Mundaneum, Mons, Belgium

The Mundaneum is a non profit organisation based in Mons, Belgium that runs an exhibition space, website and archive which celebrate the legacy of the original Mundaneum established by Paul Otlet and Henri La Fontaine in the early twentieth century.

The origins of the Mundaneum date back to the late 19th century. Created by two Belgian lawyers, Paul Otlet (1868-1944), father of documentation, and Henri La Fontaine (1854-1943), Nobel Peace Prize laureate, the project aimed to collect all knowledge and to classify it according to the Universal Decimal System they had developed. Today, their visionary enterprise marks them as pioneers of the World Wide Web and the Internet. Next to the personal archives of the founders, books, small documents, posters, post cards and glass plates, the Mundaneum preserves the 12 million index cards of the Universal Bibliographic Repertory (Unesco “Memory of the World” Heritage), the Press International Museum and specialised funds on pacifism, anarchism, and feminism. Combining history and modern day perspectives, the Mundaneum’s fascinating exhibition space takes you on an incredible journey to the centre of the information universe.

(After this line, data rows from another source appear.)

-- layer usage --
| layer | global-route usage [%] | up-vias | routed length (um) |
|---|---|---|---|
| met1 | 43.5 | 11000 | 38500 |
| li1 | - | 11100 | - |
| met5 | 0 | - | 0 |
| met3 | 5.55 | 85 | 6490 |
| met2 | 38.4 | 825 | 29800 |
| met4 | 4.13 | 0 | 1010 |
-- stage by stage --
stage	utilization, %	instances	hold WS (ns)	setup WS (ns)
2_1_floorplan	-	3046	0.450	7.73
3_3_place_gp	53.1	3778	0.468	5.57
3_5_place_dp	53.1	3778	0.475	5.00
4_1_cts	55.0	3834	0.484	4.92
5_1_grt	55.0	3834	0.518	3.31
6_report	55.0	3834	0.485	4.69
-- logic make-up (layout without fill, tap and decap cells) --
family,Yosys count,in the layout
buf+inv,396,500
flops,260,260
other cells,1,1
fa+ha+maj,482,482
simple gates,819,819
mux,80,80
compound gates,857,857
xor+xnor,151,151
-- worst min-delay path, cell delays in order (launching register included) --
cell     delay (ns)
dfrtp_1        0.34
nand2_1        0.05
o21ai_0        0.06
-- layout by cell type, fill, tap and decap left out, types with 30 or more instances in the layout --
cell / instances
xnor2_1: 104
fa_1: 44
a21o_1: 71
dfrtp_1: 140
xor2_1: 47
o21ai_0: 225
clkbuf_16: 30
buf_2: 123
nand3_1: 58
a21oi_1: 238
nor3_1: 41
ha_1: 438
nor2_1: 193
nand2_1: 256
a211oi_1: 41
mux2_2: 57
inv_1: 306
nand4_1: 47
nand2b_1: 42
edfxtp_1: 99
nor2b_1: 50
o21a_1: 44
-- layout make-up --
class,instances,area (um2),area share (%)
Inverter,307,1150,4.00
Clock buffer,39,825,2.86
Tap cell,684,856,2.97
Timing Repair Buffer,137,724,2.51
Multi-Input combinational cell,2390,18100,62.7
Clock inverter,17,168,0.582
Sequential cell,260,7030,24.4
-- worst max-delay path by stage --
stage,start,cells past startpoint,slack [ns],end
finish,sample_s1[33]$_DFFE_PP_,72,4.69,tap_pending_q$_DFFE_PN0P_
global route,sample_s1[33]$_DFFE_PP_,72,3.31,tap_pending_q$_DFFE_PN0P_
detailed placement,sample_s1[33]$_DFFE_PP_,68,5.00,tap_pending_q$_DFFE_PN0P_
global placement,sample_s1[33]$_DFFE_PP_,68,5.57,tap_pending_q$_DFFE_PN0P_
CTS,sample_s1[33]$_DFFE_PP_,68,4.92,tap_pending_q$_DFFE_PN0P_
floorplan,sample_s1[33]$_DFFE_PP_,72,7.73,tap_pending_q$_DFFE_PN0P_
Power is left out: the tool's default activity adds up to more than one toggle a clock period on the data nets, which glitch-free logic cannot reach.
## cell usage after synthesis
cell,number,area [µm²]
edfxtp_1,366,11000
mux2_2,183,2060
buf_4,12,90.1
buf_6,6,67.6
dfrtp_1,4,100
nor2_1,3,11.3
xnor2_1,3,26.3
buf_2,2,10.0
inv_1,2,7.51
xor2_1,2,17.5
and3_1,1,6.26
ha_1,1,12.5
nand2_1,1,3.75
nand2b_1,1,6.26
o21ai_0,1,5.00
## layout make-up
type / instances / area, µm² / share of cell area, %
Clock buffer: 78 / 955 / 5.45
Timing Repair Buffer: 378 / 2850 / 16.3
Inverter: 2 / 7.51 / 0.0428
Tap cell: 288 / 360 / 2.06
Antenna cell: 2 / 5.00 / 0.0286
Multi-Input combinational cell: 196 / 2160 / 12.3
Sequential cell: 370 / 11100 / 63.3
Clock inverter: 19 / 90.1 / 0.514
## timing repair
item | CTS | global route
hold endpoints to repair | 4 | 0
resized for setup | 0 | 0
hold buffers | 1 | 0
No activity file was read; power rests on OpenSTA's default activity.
<file path="src/rtl/hic_pkg.sv">
// Shared types and constants of the homography inlier counter.
`default_nettype none
package hic_pkg;

    // Fixed datapath widths (sized for the widest coordinate fraction setting)
    localparam int COEF_W   = 32;
    localparam int COORD_W  = 16;
    localparam int PROD_W   = COEF_W + COORD_W;
    localparam int SUM_W    = 50;
    localparam int NUM_W    = SUM_W + 8;
    localparam int STEP_W   = $clog2(NUM_W);
    localparam int MAG_W    = 25;
    localparam int SQ_W     = 2 * MAG_W;
    localparam int THR_W    = 32;
    localparam int THR_FRAC = 8;
    localparam int TOTAL_W  = 16;
    localparam int CFG_IDX_W  = 3;
    localparam int CFG_DATA_W = 64;

    // Configuration register indexes
    localparam logic [CFG_IDX_W-1:0] CFG_COEF_PAIR_0 = 3'd0;
    localparam logic [CFG_IDX_W-1:0] CFG_COEF_PAIR_1 = 3'd1;
    localparam logic [CFG_IDX_W-1:0] CFG_COEF_PAIR_2 = 3'd2;
    localparam logic [CFG_IDX_W-1:0] CFG_COEF_PAIR_3 = 3'd3;
    localparam logic [CFG_IDX_W-1:0] CFG_COEF_H22    = 3'd4;
    localparam logic [CFG_IDX_W-1:0] CFG_THRESHOLD   = 3'd5;

    typedef struct packed {
        logic signed [COEF_W-1:0] h00;
        logic signed [COEF_W-1:0] h01;
        logic signed [COEF_W-1:0] h02;
        logic signed [COEF_W-1:0] h10;
        logic signed [COEF_W-1:0] h11;
        logic signed [COEF_W-1:0] h12;
        logic signed [COEF_W-1:0] h20;
        logic signed [COEF_W-1:0] h21;
        logic signed [COEF_W-1:0] h22;
    } hic_coef_t;

    // Projected sums handed from the front to the back
    typedef struct packed {
        logic signed [SUM_W-1:0]   nx;
        logic signed [SUM_W-1:0]   ny;
        logic signed [SUM_W-1:0]   z;
        logic signed [COORD_W-1:0] tx;
        logic signed [COORD_W-1:0] ty;
        logic                      last;
    } hic_work_t;

    typedef struct packed {
        logic      push;
        hic_work_t push_data;
        logic      pop;
    } hic_qctl_t;

    typedef struct packed {
        logic      full;
        logic      empty;
        hic_work_t pop_data;
    } hic_qsts_t;

endpackage
`default_nettype wire

</file>
<file path="src/rtl/hic_if.sv">
// Item channels of the homography inlier counter.
`default_nettype none


interface hic_out_if;
    logic        valid;
    logic        ready;
    logic        is_inlier;
    logic        zero_denominator;
    logic [15:0] inlier_total;
    logic        set_done;

    modport source (output valid, is_inlier, zero_denominator, inlier_total, set_done,
                    input ready);
    modport sink (input valid, is_inlier, zero_denominator, inlier_total, set_done,
                  output ready);
endinterface
`default_nettype wire

</file>
<file path="src/rtl/hic_back.sv">
// Back end: perspective divide, distance test and inlier tally.
`default_nettype none
module hic_back #(
    parameter int COORD_FRAC_BITS = 4,
    parameter int COUNT_WIDTH     = 16
) (
    input  wire logic               clk,
    input  wire logic               rst_n,
    input  wire hic_pkg::hic_qsts_t qsts,
    input  wire logic [31:0]        threshold_sq,
    output logic                    pop,
    hic_out_if.source               result_out
);
    import hic_pkg::*;

    typedef enum logic [4:0] {
        B_IDLE = 5'b00001,
        B_DIV  = 5'b00010,
        B_DIFF = 5'b00100,
        B_SQR  = 5'b01000,
        B_EMIT = 5'b10000
    } hic_bstate_t;

    hic_bstate_t              state_reg;
    logic [STEP_W-1:0]        step_reg;
    logic [SUM_W:0]           rem_x_reg, rem_y_reg;
    logic [NUM_W-1:0]         q_x_reg, q_y_reg;
    logic [SUM_W-1:0]         dvs_reg;
    logic                     neg_x_reg, neg_y_reg;
    logic signed [COORD_W-1:0] tx_reg, ty_reg;
    logic                     last_reg;
    logic                     zden_reg;
    logic [MAG_W-1:0]         adx_reg, ady_reg;
    logic                     far_reg;
    logic [SQ_W-1:0]          sqx_reg, sqy_reg;
    logic [COUNT_WIDTH-1:0]   tally_reg;
    logic [COUNT_WIDTH-1:0]   tally_next;
    logic                     out_v_reg;
    logic                     inl_reg, zd_out_reg, done_reg;
    logic [TOTAL_W-1:0]       total_reg;

    logic signed [NUM_W-1:0]  num_x, num_y;
    logic [NUM_W-1:0]         mag_x, mag_y;
    logic [SUM_W-1:0]         mag_z;
    logic [SUM_W:0]           trial_x, trial_y;
    logic                     ge_x, ge_y;
    logic signed [NUM_W+1:0]  dx, dy;
    logic [NUM_W+1:0]         adx, ady;
    logic [SQ_W:0]            d2;
    logic [SQ_W+THR_FRAC:0]   lhs, rhs;
    logic                     inl;
    logic                     emit;
    logic [31:0]              tally_wide;

    // Signed numerators and magnitudes at load
    always_comb
    begin
        num_x = NUM_W'(qsts.pop_data.nx) <<< COORD_FRAC_BITS;
        num_y = NUM_W'(qsts.pop_data.ny) <<< COORD_FRAC_BITS;
        mag_x = num_x[NUM_W-1] ? NUM_W'(-num_x) : NUM_W'(num_x);
        mag_y = num_y[NUM_W-1] ? NUM_W'(-num_y) : NUM_W'(num_y);
        mag_z = qsts.pop_data.z[SUM_W-1] ? SUM_W'(-qsts.pop_data.z)
                                         : SUM_W'(qsts.pop_data.z);
    end

    // One restoring divide step per cycle for both coordinates
    always_comb
    begin
        trial_x = {rem_x_reg[SUM_W-1:0], q_x_reg[NUM_W-1]};
        trial_y = {rem_y_reg[SUM_W-1:0], q_y_reg[NUM_W-1]};
        ge_x    = trial_x >= {1'b0, dvs_reg};
        ge_y    = trial_y >= {1'b0, dvs_reg};
    end

    // Signed offsets from the target and their magnitudes
    always_comb
    begin
        dx  = (neg_x_reg ? -$signed({2'b00, q_x_reg}) : $signed({2'b00, q_x_reg}))
              - (NUM_W+2)'(tx_reg);
        dy  = (neg_y_reg ? -$signed({2'b00, q_y_reg}) : $signed({2'b00, q_y_reg}))
              - (NUM_W+2)'(ty_reg);
        adx = dx[NUM_W+1] ? (NUM_W+2)'(-dx) : (NUM_W+2)'(dx);
        ady = dy[NUM_W+1] ? (NUM_W+2)'(-dy) : (NUM_W+2)'(dy);
    end

    // Threshold compare and saturating tally
    always_comb
    begin
        d2   = (SQ_W+1)'(sqx_reg) + (SQ_W+1)'(sqy_reg);
        lhs  = {d2, {THR_FRAC{1'b0}}};
        rhs  = (SQ_W+THR_FRAC+1)'(threshold_sq) << (2 * COORD_FRAC_BITS);
        inl  = !zden_reg && !far_reg && (lhs < rhs);
        emit = (state_reg == B_EMIT) && (!out_v_reg || result_out.ready);
        if (inl && (tally_reg != {COUNT_WIDTH{1'b1}}))
            tally_next = tally_reg + COUNT_WIDTH'(1);
        else
            tally_next = tally_reg;
        tally_wide = 32'(tally_next);
    end

    assign pop = (state_reg == B_IDLE) && !qsts.empty;

    assign result_out.valid            = out_v_reg;
    assign result_out.is_inlier        = inl_reg;
    assign result_out.zero_denominator = zd_out_reg;
    assign result_out.inlier_total     = total_reg;
    assign result_out.set_done         = done_reg;

    // Sequence one item: load, divide, offset, square, emit
    always_ff @(posedge clk or negedge rst_n)
    begin
        if (!rst_n)
        begin
            state_reg <= B_IDLE;
            step_reg  <= '0;
            tally_reg <= '0;
            out_v_reg <= 1'b0;
        end
        else
        begin
            // Raise valid on a new item, drop it once the item is taken
            if (emit)
                out_v_reg <= 1'b1;
            else if (result_out.ready)
                out_v_reg <= 1'b0;
            unique case (state_reg)
                B_IDLE:
                begin
                    if (!qsts.empty)
                    begin
                        step_reg  <= '0;
                        state_reg <= B_DIV;
                    end
                end
                B_DIV:
                begin
                    step_reg <= step_reg + STEP_W'(1);
                    if (step_reg == STEP_W'(NUM_W - 1))
                        state_reg <= B_DIFF;
                end
                B_DIFF:
                    state_reg <= B_SQR;
                B_SQR:
                    state_reg <= B_EMIT;
                B_EMIT:
                begin
                    if (emit)
                    begin
                        tally_reg <= last_reg ? '0 : tally_next;
                        state_reg <= B_IDLE;
                    end
                end
                default:
                    state_reg <= B_IDLE;
            endcase
        end
    end

    // Datapath registers
    always_ff @(posedge clk)
    begin
        if (pop)
        begin
            q_x_reg   <= mag_x;
            q_y_reg   <= mag_y;
            rem_x_reg <= '0;
            rem_y_reg <= '0;
            dvs_reg   <= mag_z;
            neg_x_reg <= num_x[NUM_W-1] ^ qsts.pop_data.z[SUM_W-1];
            neg_y_reg <= num_y[NUM_W-1] ^ qsts.pop_data.z[SUM_W-1];
            zden_reg  <= (qsts.pop_data.z == '0);
            tx_reg    <= qsts.pop_data.tx;
            ty_reg    <= qsts.pop_data.ty;
            last_reg  <= qsts.pop_data.last;
        end
        if (state_reg == B_DIV)
        begin
            rem_x_reg <= ge_x ? trial_x - {1'b0, dvs_reg} : trial_x;
            rem_y_reg <= ge_y ? trial_y - {1'b0, dvs_reg} : trial_y;
            q_x_reg   <= {q_x_reg[NUM_W-2:0], ge_x};
            q_y_reg   <= {q_y_reg[NUM_W-2:0], ge_y};
        end
        if (state_reg == B_DIFF)
        begin
            adx_reg <= adx[MAG_W-1:0];
            ady_reg <= ady[MAG_W-1:0];
            far_reg <= (adx > (NUM_W+2)'(1 << 24)) || (ady > (NUM_W+2)'(1 << 24));
        end
        if (state_reg == B_SQR)
        begin
            sqx_reg <= adx_reg * adx_reg;
            sqy_reg <= ady_reg * ady_reg;
        end
        if (emit)
        begin
            inl_reg    <= inl;
            zd_out_reg <= zden_reg;
            total_reg  <= tally_wide[TOTAL_W-1:0];
            done_reg   <= last_reg;
        end
    end

endmodule
`default_nettype wire

</file>
<file path="src/flat_wrapper.sv">
// flat-port wrapper written by rule: the top's interface ports become plain ports
module hic_back_flat import hic_pkg::*;
#(
    parameter int COORD_FRAC_BITS = 4,
    parameter int COUNT_WIDTH     = 16
)
  (clk, rst_n, qsts, threshold_sq, pop, result_out_valid, result_out_is_inlier, result_out_zero_denominator, result_out_inlier_total, result_out_set_done, result_out_ready);
  hic_out_if result_out_i ();
  input  wire logic clk;
  input  wire logic rst_n;
  input  wire hic_pkg::hic_qsts_t qsts;
  input  wire logic [31:0] threshold_sq;
  output logic pop;
  output wire logic [$bits(result_out_i.valid)-1:0] result_out_valid;
  output wire logic [$bits(result_out_i.is_inlier)-1:0] result_out_is_inlier;
  output wire logic [$bits(result_out_i.zero_denominator)-1:0] result_out_zero_denominator;
  output wire logic [$bits(result_out_i.inlier_total)-1:0] result_out_inlier_total;
  output wire logic [$bits(result_out_i.set_done)-1:0] result_out_set_done;
  input wire logic [$bits(result_out_i.ready)-1:0] result_out_ready;
  assign result_out_valid = result_out_i.valid;
  assign result_out_is_inlier = result_out_i.is_inlier;
  assign result_out_zero_denominator = result_out_i.zero_denominator;
  assign result_out_inlier_total = result_out_i.inlier_total;
  assign result_out_set_done = result_out_i.set_done;
  assign result_out_i.ready = result_out_ready;
  hic_back #(.COORD_FRAC_BITS(COORD_FRAC_BITS), .COUNT_WIDTH(COUNT_WIDTH)) u_core (.clk(clk), .rst_n(rst_n), .qsts(qsts), .threshold_sq(threshold_sq), .pop(pop), .result_out(result_out_i));
endmodule
</file>
<file path="config.mk">
export PLATFORM = sky130hd
export DESIGN_NAME = hic_back_flat
export DESIGN_NICKNAME = d
export VERILOG_FILES = /design/src/rtl/hic_pkg.sv /design/src/rtl/hic_if.sv /design/src/rtl/hic_back.sv /design/src/flat_wrapper.sv
export SDC_FILE = /design/constraint.sdc
export NUM_CORES = 2
export LEC_CHECK = 0
export BUFFER_PORTS_ARGS = -buffer_cell sky130_fd_sc_hd__buf_4
export CAP_MARGIN = 0
export CELL_PAD_IN_SITES_DETAIL_PLACEMENT = 0
export CELL_PAD_IN_SITES_GLOBAL_PLACEMENT = 1
export CORE_MARGIN = 2
export CORE_UTILIZATION = 51
export DETAILED_ROUTE_END_ITERATION = 6
export HOLD_SLACK_MARGIN = 0.15
export PLACE_DENSITY_LB_ADDON = 0.25
export SYNTH_ARGS = -nofsm -noshare
export SYNTH_HDL_FRONTEND = slang
export SYNTH_SLANG_ARGS = --single-unit
</file>
<file path="constraint.sdc">
create_clock -name clk -period 16.03 [get_ports clk]
set_clock_uncertainty 0.15 [all_clocks]
set_input_delay 2.4045 -clock clk [delete_from_list [all_inputs] [get_ports clk]]
set_output_delay 2.4045 -clock clk [all_outputs]
set_load 0.05 [all_outputs]
</file>
Yosys cells after proc, flatten, opt, wreduce, memory -nomap -nowiden:

Index checks and enable logic that the tools add are counted.

* add/sub/neg operators: 14
* equal/unequal tests: 10
* reduce and logical (&&, ||, !) cells: 18
* multipliers: 2
* bitwise operators: 2
* magnitude comparators: 5
* mux-type cells: 26

Operator list (count)
* $mux 58: 6
* $mux 50: 5
* $mux 60: 4
* $gt 60x25->1 const B: 2
* $neg 58->60: 2
* $neg 60->60: 2
* $sub 60x16->60: 2
* $neg 54->58: 2
* $ge 51x50->1: 2
* $mul 25x25->50: 2
* $sub 50x50->50: 2
* $lt 59x40->1: 1
* $add 50x50->51: 1
* $logic_not 50->1: 1
* $neg 50->50: 1
* $mux 49: 1
* $mux 16: 2
* $pmux 5 s5: 1
* $add 16x1->16 const B: 1
* $ne 16x16->1 const B: 1
* $mux 5: 3
* $pmux 6 s2: 1
* $add 6x1->6 const B: 1
* $eq 6x6->1 const B: 1
* other kinds (16): 30

* output and inout port bits: 21
* logic and storage cells: 102
* flip-flop bits (word level): 500

Longest topological paths before layout:

* depth in word-level cells: 7
* gate-level depth with buffers: 35

Worst setup path before layout:

No wires, ideal clock.

* path type: flip-flop to flip-flop
* start: reg u_core.state_reg[4]
* end: reg u_core.state_reg[4]
* cell stages (with the launch flop): 5
* path slack: 4859 ps
* arrival time: 10885 ps
* path through: dfrtp_1 > clkbuf_1 > nor2_1 > nor4bb_1 > o21bai_1

* word-level cells in the longest chain between the ends: 4
* elaborated cells on any way between the ends: 11

Ends and longest elaborated chain
* start, declared: line hic_back.sv:24 `hic_bstate_t state_reg;`
* start signal, assigned: line hic_back.sv:114 `state_reg <= B_IDLE;`
* start signal, assigned: line hic_back.sv:132 `state_reg <= B_DIV;`
* start signal, assigned: line hic_back.sv:139 `state_reg <= B_DIFF;`
* $eq 5x5->1: line hic_back.sv:93, hic_back.sv:126
* $logic_and 1x1->1: line hic_back.sv:93 `emit = (state_reg == B_EMIT) && (!out_v_reg || result_out.ready);`
* $ne 2x1->1 (no line)
* $reduce_and 3->1 (no line)

Parallel ways exist; a longest one is shown, timed or not.
A chain may end at the register's enable or synchronous reset.

Worst setup path in the final report:

* start: reg u_core.q_x_reg[4]
* end: reg u_core.far_reg, data pin

* word-level cells in the longest chain between the ends: 7

Ends and longest elaborated chain
* start, declared: line hic_back.sv:27 `logic [NUM_W-1:0] q_x_reg, q_y_reg;`
* start signal, assigned: line hic_back.sv:164 `q_x_reg <= mag_x;`
* start signal, assigned: line hic_back.sv:180 `q_x_reg <= {q_x_reg[NUM_W-2:0], ge_x};`
* $neg 58->60: line hic_back.sv:78 `dx = (neg_x_reg ? -$signed({2'b00, q_x_reg}) : $signed({2'b00, q_x_reg}))`
* $mux 60 (*): line hic_back.sv:78
* $sub 60x16->60 (*): line hic_back.sv:79 `- (NUM_W+2)'(tx_reg);`
* $neg 60->60: line hic_back.sv:82 `adx = dx[NUM_W+1] ? (NUM_W+2)'(-dx) : (NUM_W+2)'(dx);`
* $mux 60 (*): line hic_back.sv:82
* $gt 60x25->1 (*): line hic_back.sv:187 `far_reg <= (adx > (NUM_W+2)'(1 << 24)) || (ady > (NUM_W+2)'(1 << 24));`
* $logic_or 1x1->1 (*): line hic_back.sv:187
* end signal, assigned: line hic_back.sv:187
* end, declared: line hic_back.sv:34 `logic far_reg;`

Every way passes the cells marked *; elsewhere a longest branch is shown, timed or not.

==> results.ini <==
[run_status]
status = complete, no violations

[final_layout]
fillers = 14010
syn_to_final_growth_pct = 7.449
stdcell_count = 10800
drive_gt1_frac = 0.05956
fin_nets = 10560

[sta]
fin_tns_setup_ns = 0
hold_violations = 0
fin_crit_sh = 0.6272
max_slew_margin = 0.2502
layout_min_cycle_time_ns = 10.05
tightestPinTransition_ns = 1.125
maxSlewViolCount = 0
fmax_mhz = 99.47
rsz0062_at_grt = false
setup_violations = 0

[clock_tree]
clk_pin_slew_ns = 0.08
cts_resized = 0
cts_tree = built
clock_latency_ns = 0.70
cts-root-buf = clkbuf_16
cts_buffers = 58
htreeDepth = 2
clkSinkCount = 498
hold_buffers = 0
post-cts-setup-buffers = 0
clk_path_buf_depth = 3

[power_and_ir_drop]
finalPower_mw = 10.62
pwr-share-seq = 0.205
switching_share = 0.4959
pwr-share-clk = 0.130
p_per_area_mw_per_mm2 = 126.9
ir_drop_v = 0.0001077
leakage_nw = 38.37
cell_internal_pwr_mw = 5.354
power_frac_comb = 0.666
p_switching_mw = 5.267

[worst_setup_path]
cp-end-kind = flip-flop
r2r_setup_slack_ns = 5.98
worst-path-buf-inv = 1
critical_path.top_delay_family = simple AND/OR/NAND/NOR gates
worst_ep_arrival_time_ns = 10.36
critical_path.slowest_cell = nor2_1
worstPathRequired_ns = 16.34
cp_max_fo = 14
cpPeakStageDelay_ns = 0.76
critPathLaunchType = flip-flop
crit_top_cell = or3_1
critical_path_class = reg2reg

[route]
first_pass_iters = 6
ant_nets = 0
vias_per_cell = 5.643
wirelength_um = 200200
vias = 60930
drt_iter0_drc = 4153
routedWlPerCell_um = 18.55
drcViolationCount = 0

[global_route]
antenna_found_initial = 3
grt_use_total = 0.2584
grt_pass1_wl_um = 327300
grt_pass1_vias = 61360
grt_max_degree = 106
grt_overflow = 0

[floorplan]
die_area_mm2 = 0.1559
row_count = 143
pin_count = 241
die_h_um = 394.8
die_w_um = 394.8
initial_core_util = 0.5134
core_area_mm2 = 0.1517

[hold_path]
holdCritPathClass = reg2reg

[place]
gp_congestion = 0.9146
numPortBuffers = 239
dp_cells = 10690
hpwl_um = 159700

[synthesis]
synth_top_area_cell = fa_1
synth_area_leaders = fa_1 (24%), edfxtp_1 (18%), ha_1 (11%)
avgSynthCellArea_um2 = 9.023
synth_area_mm2 = 0.07790
postSynth.asyncResetShare = 0.05622
synth_cell_types = 106
netlist_instances = 8634
synthFlopType = edfxtp_1
synth_seq_cells = 498
syn-num-nets = 10470
yosysSeqAreaShare = 0.1902
synth-edff-count = 470
synth.top_cell.area_share = 0.2410
synth_warnings = 0

[flow_run]
maxCapViolCount = 0

-- synth_stat cells, types with 48 or more instances --
library cell	instances
o21ai_0	413
a21o_1	192
mux2i_1	48
or4_1	73
nand4_1	71
nor3_1	106
nor4_1	57
nor2b_1	48
a211oi_1	58
nand2b_1	84
and3_1	61
nor2_1	460
fa_1	938
or3_1	78
o21bai_1	59
and2_1	341
nand3_1	144
inv_1	1323
clkbuf_1	279
nand2_1	805
edfxtp_1	470
a21oi_1	439
xor2_1	207
o21a_1	67
a31oi_1	55
o31ai_1	109
xnor2_1	436
ha_1	682
-- cells by family after synthesis --
kind of cell / synth area share
AO/OA/AOI/OAI: 0.1406
XOR/XNOR: 0.07229
adder cells (fa/ha/maj): 0.3506
buffers and inverters: 0.07849
flip-flops: 0.1902
multiplexers: 0.007613
AND/OR/NAND/NOR: 0.1603
-- final timing paths --
| path | start | end | depth (start not counted) |
|---|---|---|---|
| max | u_core.q_x_reg[4]$_DFFE_PP_ | u_core.far_reg$_DFFE_PN_ | 30 |
| min | u_core.tally_reg[9]$_DFFE_PN0P_ | u_core.tally_reg[9]$_DFFE_PN0P_ | 1 |
| min reg2reg | u_core.tally_reg[9]$_DFFE_PN0P_ | u_core.tally_reg[9]$_DFFE_PN0P_ | 1 |
| max in group asynchronous | rst_n | u_core.state_reg[0]$_DFFE_PN1P_ | 1 |
| max reg2reg | u_core.q_x_reg[4]$_DFFE_PP_ | u_core.far_reg$_DFFE_PN_ | 30 |
| min in group asynchronous | rst_n | u_core.tally_reg[5]$_DFFE_PN0P_ | 1 |
-- cells in the final DEF, fill, tap and decap left out, drive strengths merged, types with 67 or more instances in the layout --
master,netlist,final
inv,1323,1324
fa,938,938
nand2,805,805
ha,682,682
edfxtp,470,470
nor2,460,460
a21oi,439,439
xnor2,436,436
o21ai,427,427
and2,341,341
buf,13,316
xor2,207,207
a21o,192,192
nand3,144,144
o31ai,110,110
nor3,108,108
or3,89,89
nand2b,84,84
clkbuf,280,78
or4,77,77
nand4,71,71
o21a,67,67
-- per-layer routing --
layer	up-vias	track usage	wire [um]
met2	1454	0.4140	91680
met3	227	0.03039	10950
met5	-	0	7
li1	29330	-	-
met4	2	0.05998	4573
met1	29910	0.3745	93010
-- cell type report --
class | instances | area (um2) | area share
Multi-Input combinational cell | 6517 | 57050 | 0.6815
Sequential cell | 498 | 14820 | 0.1770
Clock buffer | 78 | 1558 | 0.01861
Clock inverter | 30 | 390.4 | 0.004664
Inverter | 1326 | 4980 | 0.05949
Antenna cell | 1 | 2.502 | 0.00002989
Tap cell | 2030 | 2540 | 0.03034
Timing Repair Buffer | 316 | 2372 | 0.02834
-- worst register-to-register path: cells and delay by family, from the launching register on --
family / cells / cell delay, ns
buffers and inverters: 1 / 0.34
adders and majority gates: 1 / 0.39
DFF: 1 / 0.46
AOI/OAI and AO/OA: 7 / 1.56
and+or+nand+nor: 20 / 6.79
xor gates and xnor gates: 1 / 0.15
-- power by group through the flow --
stage / Clock (mW) / Sequential, mW / Combinational [mW]
2_1_floorplan: 0 / 2.18 / 5.26
3_3_place_gp: 0 / 2.18 / 6.89
3_5_place_dp: 0 / 2.19 / 6.96
5_1_grt: 1.46 / 2.21 / 7.82
6_report: 1.38 / 2.17 / 7.07
4_1_cts: 1.41 / 2.17 / 6.99
-- metrics by stage --
| stage | util | hold WS (ns) | cell area (um2) | setup slack [ns] |
|---|---|---|---|---|
| 2_1_floorplan | - | 0.2783 | 77900 | 4.859 |
| 3_3_place_gp | 0.5388 | 0.3470 | 81760 | 6.066 |
| 3_5_place_dp | 0.5388 | 0.3488 | 81760 | 5.967 |
| 4_1_cts | 0.5517 | 0.3589 | 83700 | 5.940 |
| 5_1_grt | 0.5517 | 0.3892 | 83700 | 5.453 |
| 6_report | 0.5517 | 0.3594 | 83710 | 5.977 |
(Power assumes the default switching activity.)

The Mundaneum Archive Center retains some 6 km of documents. In addition to the personal papers of the founders, Paul Otlet and Henri La Fontaine, and the collections of newspapers, posters, postcards, glass plates and small documents gathered by them or their successors, Archives on three main themes: pacifism, anarchism and feminism.

The Mundaneum was created in 1910, following an initiative begun in 1895 by Belgian lawyers Paul Otlet and Henri La Fontaine, as part of their work on documentation science. Otlet first called it the Palais Mondial, meaning “world palace” in English, and it occupied the left wing of the Palais du Cinquantenaire, a government building in Brussels. It aimed to gather together all the world’s knowledge and classify it according to a system they developed called the Universal Decimal Classification. Otlet and La Fontaine organized an International Conference of International Associations which was the origin of the Union of International Associations (UIA).

The Mundaneum has been identified as a milestone in the history of data collection and management, and (somewhat more tenuously) as a precursor to the internet.

Otlet regarded the project as the centrepiece of a new ‘world city’—a centrepiece which eventually became an archive with more than 12 million index cards and documents. Some consider it a forerunner of the Internet (or, perhaps more appropriately, of systematic knowledge projects such as Wikipedia and WolframAlpha) and Otlet himself had dreams that one day, somehow, all the information he collected could be accessed by people from the comfort of their own homes.

The International Centre organises collections of world-wide importance. These collections are the International Museum, the International Library, the International Bibliographic Catalogue and the Universal Documentary Archives. These collections are conceived as parts of one universal body of documentation, as an encyclopedic survey of human knowledge, as an enormous intellectual warehouse of books, documents, catalogues and scientific objects. Established according to standardised methods, they are formed by assembling cooperative everything that the participating associations may gather or classify. Closely consolidated and coordinated in all of their parts and enriched by duplicates of all private works wherever undertaken, these collections will tend progressively to constitute a permanent and complete representation of the entire world.

The Mundaneum was originally housed at the Palais du Cinquantenaire in Brussels (Belgium). Otlet commissioned architect Le Corbusier to design a Mundaneum project to be built in Geneva, Switzerland in 1929. Although never built, the project triggered The Mundaneum Affair, a theoretical argument between Corbusier and Czech critic and architect Karel Teige.

In 1933, with Otlet’s agreement, Otto Neurath founded the Mundaneum Institute as a branch in The Hague in 1933, which became central to his activities when he moved to the Netherlands as a refugee following the defeat of the Austrian Social Democratic Party in the Austrian Civil War. In 1936 the Mundaneum Institute launched the International Encyclopedia of Unified Science.

When Nazi Germany invaded Belgium in 1940, the Mundaneum was replaced with an exhibit of Third Reich art, and some material was lost.

The Mundaneum was reconstituted in a large but decrepit building in Leopold Park. It remained there until it was forced to move again in 1972.

The Mundaneum has since been relocated to a converted 1930s department store in Mons (Wallonia), where the existing museum opened in 1998.